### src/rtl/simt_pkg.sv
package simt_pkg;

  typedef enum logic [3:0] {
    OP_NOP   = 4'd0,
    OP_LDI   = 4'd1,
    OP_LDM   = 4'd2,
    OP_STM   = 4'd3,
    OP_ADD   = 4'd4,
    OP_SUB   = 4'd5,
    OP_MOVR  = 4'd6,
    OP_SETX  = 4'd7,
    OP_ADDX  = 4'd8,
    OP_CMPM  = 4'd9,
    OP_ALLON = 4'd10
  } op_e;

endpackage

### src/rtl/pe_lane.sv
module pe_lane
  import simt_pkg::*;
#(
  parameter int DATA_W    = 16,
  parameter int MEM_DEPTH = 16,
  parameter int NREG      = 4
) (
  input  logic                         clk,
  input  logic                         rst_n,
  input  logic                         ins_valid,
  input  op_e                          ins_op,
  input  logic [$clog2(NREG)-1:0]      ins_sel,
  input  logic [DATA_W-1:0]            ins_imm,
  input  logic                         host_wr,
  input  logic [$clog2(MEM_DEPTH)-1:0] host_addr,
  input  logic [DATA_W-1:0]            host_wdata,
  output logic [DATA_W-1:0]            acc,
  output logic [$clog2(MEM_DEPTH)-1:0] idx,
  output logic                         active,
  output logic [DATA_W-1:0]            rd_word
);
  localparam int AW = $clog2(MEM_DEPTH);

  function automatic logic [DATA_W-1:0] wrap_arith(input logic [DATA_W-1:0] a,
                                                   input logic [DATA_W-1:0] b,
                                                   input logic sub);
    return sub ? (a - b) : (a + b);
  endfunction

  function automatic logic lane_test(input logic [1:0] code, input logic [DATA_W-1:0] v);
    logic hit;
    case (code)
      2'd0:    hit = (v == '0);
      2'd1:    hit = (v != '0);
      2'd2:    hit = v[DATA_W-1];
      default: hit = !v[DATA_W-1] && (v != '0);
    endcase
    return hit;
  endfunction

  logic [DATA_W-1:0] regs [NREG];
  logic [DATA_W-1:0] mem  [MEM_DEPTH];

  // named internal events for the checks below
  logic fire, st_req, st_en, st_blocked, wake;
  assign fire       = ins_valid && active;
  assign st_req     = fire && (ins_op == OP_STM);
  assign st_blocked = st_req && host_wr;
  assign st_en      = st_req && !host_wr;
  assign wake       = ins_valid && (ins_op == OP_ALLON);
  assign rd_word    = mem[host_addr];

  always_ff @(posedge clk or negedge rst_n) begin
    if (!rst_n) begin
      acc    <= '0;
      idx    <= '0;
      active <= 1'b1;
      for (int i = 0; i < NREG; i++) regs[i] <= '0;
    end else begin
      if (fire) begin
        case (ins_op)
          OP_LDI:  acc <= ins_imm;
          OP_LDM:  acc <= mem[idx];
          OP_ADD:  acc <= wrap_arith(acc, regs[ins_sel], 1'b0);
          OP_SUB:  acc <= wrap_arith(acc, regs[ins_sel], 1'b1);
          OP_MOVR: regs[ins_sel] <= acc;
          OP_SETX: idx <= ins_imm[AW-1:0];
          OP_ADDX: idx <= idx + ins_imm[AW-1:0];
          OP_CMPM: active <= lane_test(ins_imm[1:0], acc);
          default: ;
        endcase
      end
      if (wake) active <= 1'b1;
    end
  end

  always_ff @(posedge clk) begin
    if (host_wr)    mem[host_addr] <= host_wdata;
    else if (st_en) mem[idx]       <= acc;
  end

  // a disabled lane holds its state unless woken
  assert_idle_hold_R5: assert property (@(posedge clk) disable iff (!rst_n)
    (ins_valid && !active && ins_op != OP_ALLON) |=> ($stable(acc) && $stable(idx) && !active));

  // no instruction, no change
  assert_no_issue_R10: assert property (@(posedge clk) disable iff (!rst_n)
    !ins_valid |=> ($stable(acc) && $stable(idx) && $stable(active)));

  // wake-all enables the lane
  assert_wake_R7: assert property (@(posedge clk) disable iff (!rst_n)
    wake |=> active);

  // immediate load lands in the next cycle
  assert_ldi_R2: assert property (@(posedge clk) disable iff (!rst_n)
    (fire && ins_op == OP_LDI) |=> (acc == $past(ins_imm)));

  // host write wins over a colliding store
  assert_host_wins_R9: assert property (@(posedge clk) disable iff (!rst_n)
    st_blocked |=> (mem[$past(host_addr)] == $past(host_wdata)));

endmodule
====
** What you have to do **
Would you retype the lines above from the one with "(ins_valid && !active" down to the one with "a colliding store", word for word, both ends included and no other lines?

** Your solution **
    (ins_valid && !active && ins_op != OP_ALLON) |=> ($stable(acc) && $stable(idx) && !active));

  // no instruction, no change
  assert_no_issue_R10: assert property (@(posedge clk) disable iff (!rst_n)
    !ins_valid |=> ($stable(acc) && $stable(idx) && $stable(active)));

  // wake-all enables the lane
  assert_wake_R7: assert property (@(posedge clk) disable iff (!rst_n)
    wake |=> active);

  // immediate load lands in the next cycle
  assert_ldi_R2: assert property (@(posedge clk) disable iff (!rst_n)
    (fire && ins_op == OP_LDI) |=> (acc == $past(ins_imm)));

  // host write wins over a colliding store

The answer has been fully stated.